79. The Vote of No Addresses.
[January 17, 1647/8. Old Parliamentary History, xvi. 489. See Great Civil War, iv. 50-53.]
The Lords and Commons assembled in Parliament, after many addresses to His Majesty for the preventing and ending of this unnatural war raised by him against his Parliament and kingdom, having lately sent Four Bills to His Majesty which did contain only matter of safety and security to the Parliament and kingdom, referring the composure of all other differences to a personal treaty with His Majesty; and having received an absolute negative, do hold themselves obliged to use their utmost endeavours speedily to settle the present government in such a way as may bring the greatest security to this kingdom in the enjoyment of the laws and liberties thereof; and in order thereunto, and that the House may receive no delays nor interruptions in so great and necessary a work, they have taken these resolutions, and passed these votes, viz.:
1. That the Lords and Commons do declare that they will make no further addresses or applications to the King.

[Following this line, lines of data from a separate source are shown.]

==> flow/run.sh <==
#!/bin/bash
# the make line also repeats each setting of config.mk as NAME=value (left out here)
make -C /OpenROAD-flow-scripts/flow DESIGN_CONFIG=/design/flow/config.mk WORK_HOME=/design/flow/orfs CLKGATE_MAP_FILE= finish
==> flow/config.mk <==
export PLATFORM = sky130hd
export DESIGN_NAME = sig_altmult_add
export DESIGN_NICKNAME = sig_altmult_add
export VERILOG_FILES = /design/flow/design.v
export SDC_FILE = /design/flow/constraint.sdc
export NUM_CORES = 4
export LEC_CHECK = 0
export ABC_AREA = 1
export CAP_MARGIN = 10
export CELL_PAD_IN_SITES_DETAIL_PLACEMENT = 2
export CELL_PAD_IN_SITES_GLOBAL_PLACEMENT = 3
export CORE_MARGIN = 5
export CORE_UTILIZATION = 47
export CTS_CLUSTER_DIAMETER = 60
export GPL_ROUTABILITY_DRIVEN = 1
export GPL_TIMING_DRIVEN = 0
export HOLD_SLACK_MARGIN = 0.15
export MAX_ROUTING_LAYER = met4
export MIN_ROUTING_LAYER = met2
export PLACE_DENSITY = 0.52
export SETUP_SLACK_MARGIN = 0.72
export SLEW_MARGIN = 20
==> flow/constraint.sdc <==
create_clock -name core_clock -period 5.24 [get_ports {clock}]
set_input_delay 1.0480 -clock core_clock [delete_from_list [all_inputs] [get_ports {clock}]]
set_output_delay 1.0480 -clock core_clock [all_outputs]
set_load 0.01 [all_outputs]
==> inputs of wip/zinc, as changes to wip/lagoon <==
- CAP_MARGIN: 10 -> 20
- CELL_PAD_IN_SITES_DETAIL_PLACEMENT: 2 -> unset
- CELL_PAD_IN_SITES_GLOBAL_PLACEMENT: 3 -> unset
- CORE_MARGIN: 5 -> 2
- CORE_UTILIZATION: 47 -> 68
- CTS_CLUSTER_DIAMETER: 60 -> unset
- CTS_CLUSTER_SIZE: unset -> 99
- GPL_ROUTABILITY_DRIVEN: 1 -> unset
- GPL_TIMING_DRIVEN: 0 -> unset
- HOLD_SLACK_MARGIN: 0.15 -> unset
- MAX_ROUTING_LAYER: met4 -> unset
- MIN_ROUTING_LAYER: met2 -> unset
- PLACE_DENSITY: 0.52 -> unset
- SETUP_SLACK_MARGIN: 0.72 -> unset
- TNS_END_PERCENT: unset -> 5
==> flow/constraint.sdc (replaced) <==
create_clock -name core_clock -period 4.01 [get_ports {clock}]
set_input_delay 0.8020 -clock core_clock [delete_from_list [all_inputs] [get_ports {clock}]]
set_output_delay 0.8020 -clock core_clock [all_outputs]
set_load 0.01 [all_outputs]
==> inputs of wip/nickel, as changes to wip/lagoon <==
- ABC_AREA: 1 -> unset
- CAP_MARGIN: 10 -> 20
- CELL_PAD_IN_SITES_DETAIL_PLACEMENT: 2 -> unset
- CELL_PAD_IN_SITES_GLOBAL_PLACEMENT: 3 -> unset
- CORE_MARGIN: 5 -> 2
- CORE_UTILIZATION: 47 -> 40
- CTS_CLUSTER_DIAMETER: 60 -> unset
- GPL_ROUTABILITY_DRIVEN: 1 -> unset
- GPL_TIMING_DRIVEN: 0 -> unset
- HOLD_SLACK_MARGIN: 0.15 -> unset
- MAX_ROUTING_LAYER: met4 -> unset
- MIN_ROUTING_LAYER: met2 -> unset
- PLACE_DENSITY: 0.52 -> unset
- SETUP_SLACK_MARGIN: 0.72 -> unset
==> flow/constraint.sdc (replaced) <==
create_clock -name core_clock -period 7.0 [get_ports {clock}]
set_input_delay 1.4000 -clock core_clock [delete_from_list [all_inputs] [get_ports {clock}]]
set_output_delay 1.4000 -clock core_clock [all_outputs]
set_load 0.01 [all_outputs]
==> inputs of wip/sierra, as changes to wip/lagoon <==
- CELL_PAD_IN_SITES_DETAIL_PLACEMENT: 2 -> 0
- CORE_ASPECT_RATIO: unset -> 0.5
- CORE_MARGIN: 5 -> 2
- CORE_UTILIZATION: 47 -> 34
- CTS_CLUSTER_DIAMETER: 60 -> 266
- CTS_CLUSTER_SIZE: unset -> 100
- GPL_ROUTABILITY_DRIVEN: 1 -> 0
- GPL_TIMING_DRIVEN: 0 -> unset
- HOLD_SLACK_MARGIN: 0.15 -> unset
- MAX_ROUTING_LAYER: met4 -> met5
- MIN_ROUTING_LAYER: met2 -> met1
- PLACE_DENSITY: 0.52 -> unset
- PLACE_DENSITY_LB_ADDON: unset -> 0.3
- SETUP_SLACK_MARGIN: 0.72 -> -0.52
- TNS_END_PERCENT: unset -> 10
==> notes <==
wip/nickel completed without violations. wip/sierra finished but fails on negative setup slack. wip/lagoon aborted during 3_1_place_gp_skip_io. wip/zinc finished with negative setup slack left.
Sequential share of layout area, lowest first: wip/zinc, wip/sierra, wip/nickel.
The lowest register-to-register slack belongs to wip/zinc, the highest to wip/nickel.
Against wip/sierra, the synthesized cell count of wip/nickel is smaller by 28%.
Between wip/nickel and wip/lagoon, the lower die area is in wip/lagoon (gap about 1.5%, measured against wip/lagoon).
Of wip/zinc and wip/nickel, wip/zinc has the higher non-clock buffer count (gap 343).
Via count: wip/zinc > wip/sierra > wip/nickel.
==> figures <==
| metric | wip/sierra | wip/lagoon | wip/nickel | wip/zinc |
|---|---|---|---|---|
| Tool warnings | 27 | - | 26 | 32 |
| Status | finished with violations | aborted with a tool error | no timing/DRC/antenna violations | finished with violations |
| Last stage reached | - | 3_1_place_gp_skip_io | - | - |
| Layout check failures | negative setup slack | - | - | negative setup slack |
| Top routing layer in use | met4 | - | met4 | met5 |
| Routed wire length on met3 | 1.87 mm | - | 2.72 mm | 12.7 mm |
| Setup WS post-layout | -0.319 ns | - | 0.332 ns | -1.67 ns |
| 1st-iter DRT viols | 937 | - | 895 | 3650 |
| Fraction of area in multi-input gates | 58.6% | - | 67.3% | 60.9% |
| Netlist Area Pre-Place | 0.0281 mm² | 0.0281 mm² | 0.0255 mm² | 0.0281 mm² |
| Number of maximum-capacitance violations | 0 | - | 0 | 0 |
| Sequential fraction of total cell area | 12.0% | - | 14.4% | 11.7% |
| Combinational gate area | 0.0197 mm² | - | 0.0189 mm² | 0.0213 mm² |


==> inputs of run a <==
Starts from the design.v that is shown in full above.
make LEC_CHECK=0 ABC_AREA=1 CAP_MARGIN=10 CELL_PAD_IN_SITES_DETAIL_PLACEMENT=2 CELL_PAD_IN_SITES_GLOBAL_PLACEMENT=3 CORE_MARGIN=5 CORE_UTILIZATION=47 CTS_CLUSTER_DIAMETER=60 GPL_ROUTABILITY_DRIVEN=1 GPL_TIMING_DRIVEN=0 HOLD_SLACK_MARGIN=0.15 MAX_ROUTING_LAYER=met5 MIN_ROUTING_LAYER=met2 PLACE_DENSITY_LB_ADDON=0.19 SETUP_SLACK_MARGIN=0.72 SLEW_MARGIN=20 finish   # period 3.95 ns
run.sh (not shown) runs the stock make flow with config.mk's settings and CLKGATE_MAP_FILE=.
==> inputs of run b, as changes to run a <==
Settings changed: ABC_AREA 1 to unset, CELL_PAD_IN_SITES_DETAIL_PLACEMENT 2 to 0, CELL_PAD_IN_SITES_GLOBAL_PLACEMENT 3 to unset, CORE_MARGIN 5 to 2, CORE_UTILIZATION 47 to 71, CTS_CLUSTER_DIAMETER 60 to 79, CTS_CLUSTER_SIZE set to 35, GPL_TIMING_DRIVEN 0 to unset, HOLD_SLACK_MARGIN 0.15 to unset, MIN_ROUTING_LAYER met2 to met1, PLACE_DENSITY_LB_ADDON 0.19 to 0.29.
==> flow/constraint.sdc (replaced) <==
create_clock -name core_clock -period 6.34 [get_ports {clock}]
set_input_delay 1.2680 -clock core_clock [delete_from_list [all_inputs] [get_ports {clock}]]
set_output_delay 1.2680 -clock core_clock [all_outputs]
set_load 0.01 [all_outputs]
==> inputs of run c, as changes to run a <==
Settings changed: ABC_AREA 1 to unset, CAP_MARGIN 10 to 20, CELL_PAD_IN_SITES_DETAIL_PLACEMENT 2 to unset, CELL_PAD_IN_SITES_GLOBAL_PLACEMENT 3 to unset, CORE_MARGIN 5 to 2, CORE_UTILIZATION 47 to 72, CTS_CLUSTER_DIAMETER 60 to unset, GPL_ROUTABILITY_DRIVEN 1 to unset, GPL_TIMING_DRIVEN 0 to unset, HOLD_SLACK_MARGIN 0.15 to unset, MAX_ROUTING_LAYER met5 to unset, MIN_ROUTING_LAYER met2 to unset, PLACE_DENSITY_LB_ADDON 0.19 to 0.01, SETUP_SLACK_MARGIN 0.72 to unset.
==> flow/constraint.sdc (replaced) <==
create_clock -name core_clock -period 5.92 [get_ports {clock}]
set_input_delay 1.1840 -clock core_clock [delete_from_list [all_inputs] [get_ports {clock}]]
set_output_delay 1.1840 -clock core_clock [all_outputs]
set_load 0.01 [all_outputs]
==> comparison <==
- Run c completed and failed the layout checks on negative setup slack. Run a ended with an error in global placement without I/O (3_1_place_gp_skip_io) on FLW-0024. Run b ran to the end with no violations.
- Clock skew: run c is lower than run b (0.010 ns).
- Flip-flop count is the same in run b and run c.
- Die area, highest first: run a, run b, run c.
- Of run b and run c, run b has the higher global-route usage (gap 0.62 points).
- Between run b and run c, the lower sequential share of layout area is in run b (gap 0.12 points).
==> run M: inputs <==
==> flow/design.v <==
module alu_top (
    input             clk,
    input      [15:0] a,
    input      [15:0] b,
    input      [2:0]  opcode,
    input      [1:0]  mode,
    output reg [31:0] result,
    output reg        eq
);
    reg [15:0] a_q;
    reg [15:0] b_q;
    reg [2:0]  opcode_q;
    reg [1:0]  mode_q;
    wire [31:0] alu_out;
    wire        alu_eq;
    ALU u_alu (.a(a_q), .b(b_q), .opcode(opcode_q), .mode(mode_q),
               .outALU(alu_out), .eq(alu_eq));
    always @(posedge clk) begin
        a_q      <= a;
        b_q      <= b;
        opcode_q <= opcode;
        mode_q   <= mode;
        result   <= alu_out;
        eq       <= alu_eq;
    end
endmodule

`timescale 1ns / 1ps
module logic_unit(a,b,opcode,outlu,eq);
input [15:0] a;
input [15:0] b;
input [2:0] opcode;
output [31:0] outlu;
output eq;
reg [31:0] outlu;
reg eq;
always@(a,b,opcode)
begin
	case(opcode)
	3'b000: outlu = {16'h0000, (a & b)};
	3'b001: outlu = {16'h0000, (a | b)};
	3'b010: outlu = {16'h0000, (a ^ b)};
	3'b011: outlu = {16'h0000, (~ a)};	
	default outlu = 32'h00000000;
	endcase
end
always@(a,b)
begin
	if( a == b) begin
	eq = 1;
	end
	else begin
	eq = 0;
	end
end
endmodule
`timescale 1ns / 1ps
module arith(a,b,opcode,outau);
input [15:0] a;
input [15:0] b;
input [2:0] opcode;
output [31:0] outau;
reg [31:0] outau;
always@(a,b,opcode)
begin
	case(opcode)
	3'b000: outau = {16'h0000, a + b};
	3'b001: outau = a * b;
	3'b010: if (a > b) begin
		outau = a - b;
		end
		else begin
		outau = b - a;
		end
	3'b011: if (a > b) begin
		outau = (b == 16'h0000) ? 32'hFFFFFFFF : a / b;
		end
		else begin
		outau = (a == 16'h0000) ? 32'hFFFFFFFF : b / a;
		end
	3'b100: outau = a + 1;
	3'b101: outau = a - 1;
	default outau = 32'h00000000;
	endcase
end
endmodule
`timescale 1ns / 1ps
module crypto(a,opcode,outcu);
input [15:0] a;
input [2:0] opcode;
output reg [31:0] outcu;
integer i;
always@(a,opcode)
begin
	outcu = 32'h00000000;
	case(opcode)
    3'b000: outcu = (a>>1) ^ a;
    3'b001: begin
        for (i=0; i<16; i=i+1) begin
        outcu[i] = ^(a>>i);  
    end
    end
	default outcu = 32'h00000000;
	endcase
end   
endmodule
`timescale 1ns / 1ps
module ALU( a, b, opcode, mode, outALU, eq);
input [15:0] a;
input [15:0] b;
input [2:0] opcode;
input [1:0] mode;
output [31:0] outALU;
output  eq;
reg [31:0] outALU;
reg eq;
wire [31:0] outau;
wire [31:0] outlu;
wire [31:0] outcu;
wire teq;
arith a1 (.a(a), .b(b), .opcode(opcode), .outau(outau));
logic_unit l1 (.a(a), .b(b), .opcode(opcode), .outlu(outlu), .eq(teq));
crypto d1 (.a(a),.opcode(opcode), .outcu(outcu));
always@(*)
begin
	if(mode == 2'b00) begin
	outALU = outlu;
	end
	else if (mode == 2'b01) begin
	outALU = outau;
	end
	else if (mode == 2'b10) begin
	outALU = outcu;
	end
	else begin
	outALU = 32'h00000000;
	end
	eq = teq;
end
endmodule
==> flow/run.sh <==
#!/bin/bash
# the make line also repeats each setting of config.mk as NAME=value (left out here)
make -C /OpenROAD-flow-scripts/flow DESIGN_CONFIG=/design/flow/config.mk WORK_HOME=/design/flow/orfs CLKGATE_MAP_FILE= finish
==> flow/config.mk <==
export PLATFORM = sky130hd
export DESIGN_NAME = alu_top
export DESIGN_NICKNAME = alu_top
export VERILOG_FILES = /design/flow/design.v
export SDC_FILE = /design/flow/constraint.sdc
export NUM_CORES = 4
export LEC_CHECK = 0
export ABC_AREA = 1
export CAP_MARGIN = 20
export CORE_MARGIN = 2
export CORE_UTILIZATION = 71
export SLEW_MARGIN = 20
==> flow/constraint.sdc <==
create_clock -name core_clock -period 113.0 [get_ports {clk}]
set_input_delay 22.6000 -clock core_clock [delete_from_list [all_inputs] [get_ports {clk}]]
set_output_delay 22.6000 -clock core_clock [all_outputs]
set_load 0.01 [all_outputs]
==> run D: changes against run M <==
- CAP_MARGIN: 20 -> 0
- CORE_MARGIN: 2 -> 4
- CORE_UTILIZATION: 71 -> 72
- CTS_CLUSTER_DIAMETER: default -> 362
- SETUP_SLACK_MARGIN: default -> 1.22
- SLEW_MARGIN: 20 -> 40
- TNS_END_PERCENT: default -> 85
==> flow/constraint.sdc (replaced) <==
create_clock -name core_clock -period 15.7 [get_ports {clk}]
set_input_delay 3.1400 -clock core_clock [delete_from_list [all_inputs] [get_ports {clk}]]
set_output_delay 3.1400 -clock core_clock [all_outputs]
set_load 0.01 [all_outputs]
==> run B: changes against run M <==
- CORE_MARGIN: 2 -> 6
- CORE_UTILIZATION: 71 -> 18
- CTS_CLUSTER_DIAMETER: default -> 369
- CTS_CLUSTER_SIZE: default -> 100
- PLACE_DENSITY: default -> 0.75
- SETUP_SLACK_MARGIN: default -> -2.0
- TNS_END_PERCENT: default -> 20
==> flow/constraint.sdc (replaced) <==
create_clock -name core_clock -period 90.0 [get_ports {clk}]
set_input_delay 18.0000 -clock core_clock [delete_from_list [all_inputs] [get_ports {clk}]]
set_output_delay 18.0000 -clock core_clock [all_outputs]
set_load 0.01 [all_outputs]
==> run R: changes against run M <==
- CAP_MARGIN: 20 -> 15
- CORE_UTILIZATION: 71 -> 68
- CTS_CLUSTER_DIAMETER: default -> 351
- MAX_ROUTING_LAYER: default -> met4
- SETUP_SLACK_MARGIN: default -> 0.66
- TNS_END_PERCENT: default -> 5
==> flow/constraint.sdc (replaced) <==
create_clock -name core_clock -period 72.0 [get_ports {clk}]
set_input_delay 14.4000 -clock core_clock [delete_from_list [all_inputs] [get_ports {clk}]]
set_output_delay 14.4000 -clock core_clock [all_outputs]
set_load 0.01 [all_outputs]
==> results <==
metric                                                              run D            run R                    run B                    run M
Result of the run                                  stopped before the end  failed layout checks  complete, no violations  complete, no violations
Last stage reached                                     detailed placement                -                        -                        -
Reasons for failing layout checks                                       -     setup timing                        -                        -
Crit start category                                                     -        flip-flop                flip-flop                flip-flop
Worst path depth                                                        -              624                      621                      620
Number of levels in the clock H-tree                                    -                3                        3                        3
Final-layout clock buffer total                                         -                9                        9                        9
Hold worst-path end                                                     -        result[3]                result[0]               result[11]
Final sum of negative setup slack                                       -         -3.67 ns                     0 ns                     0 ns
Placed inst area                                                        -       43700 um^2               42800 um^2               39600 um^2
Number of warning messages in the logs                                  -               97                       92                       94
Category of the worst setup path capture point                          -        flip-flop                flip-flop                flip-flop
Total die size                                                 57500 um^2       58800 um^2              226000 um^2               56400 um^2
Worst hold slack across all endpoints                                   -         0.793 ns                 0.778 ns                 0.786 ns
Category of the critical setup timing path                              -          reg2reg                  reg2reg                  reg2reg
Post-Route M1 WL                                                        -         49400 um                 55400 um                 46400 um
CP bufs+invs                                                            -              154                      127                      128
Wire length of the first global-routing pass                            -        198000 um                194000 um                180000 um
Most prevalent standard cell on the critical path                       -          a21oi_2                  nand2_1                  nand2_1
Std-Cell Rows                                                          84               87                      169                       85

2. That no application or addresses be made to the King by any person whatsoever, without the leave of both Houses.
3. That the person or persons that shall make breach of this order shall incur the penalties of high treason.
4. That the two Houses declare they will receive no more any message from the King; and do enjoin that no person whatsoever do presume to receive or bring any message from the King to both or either of the Houses of Parliament, or to any other person.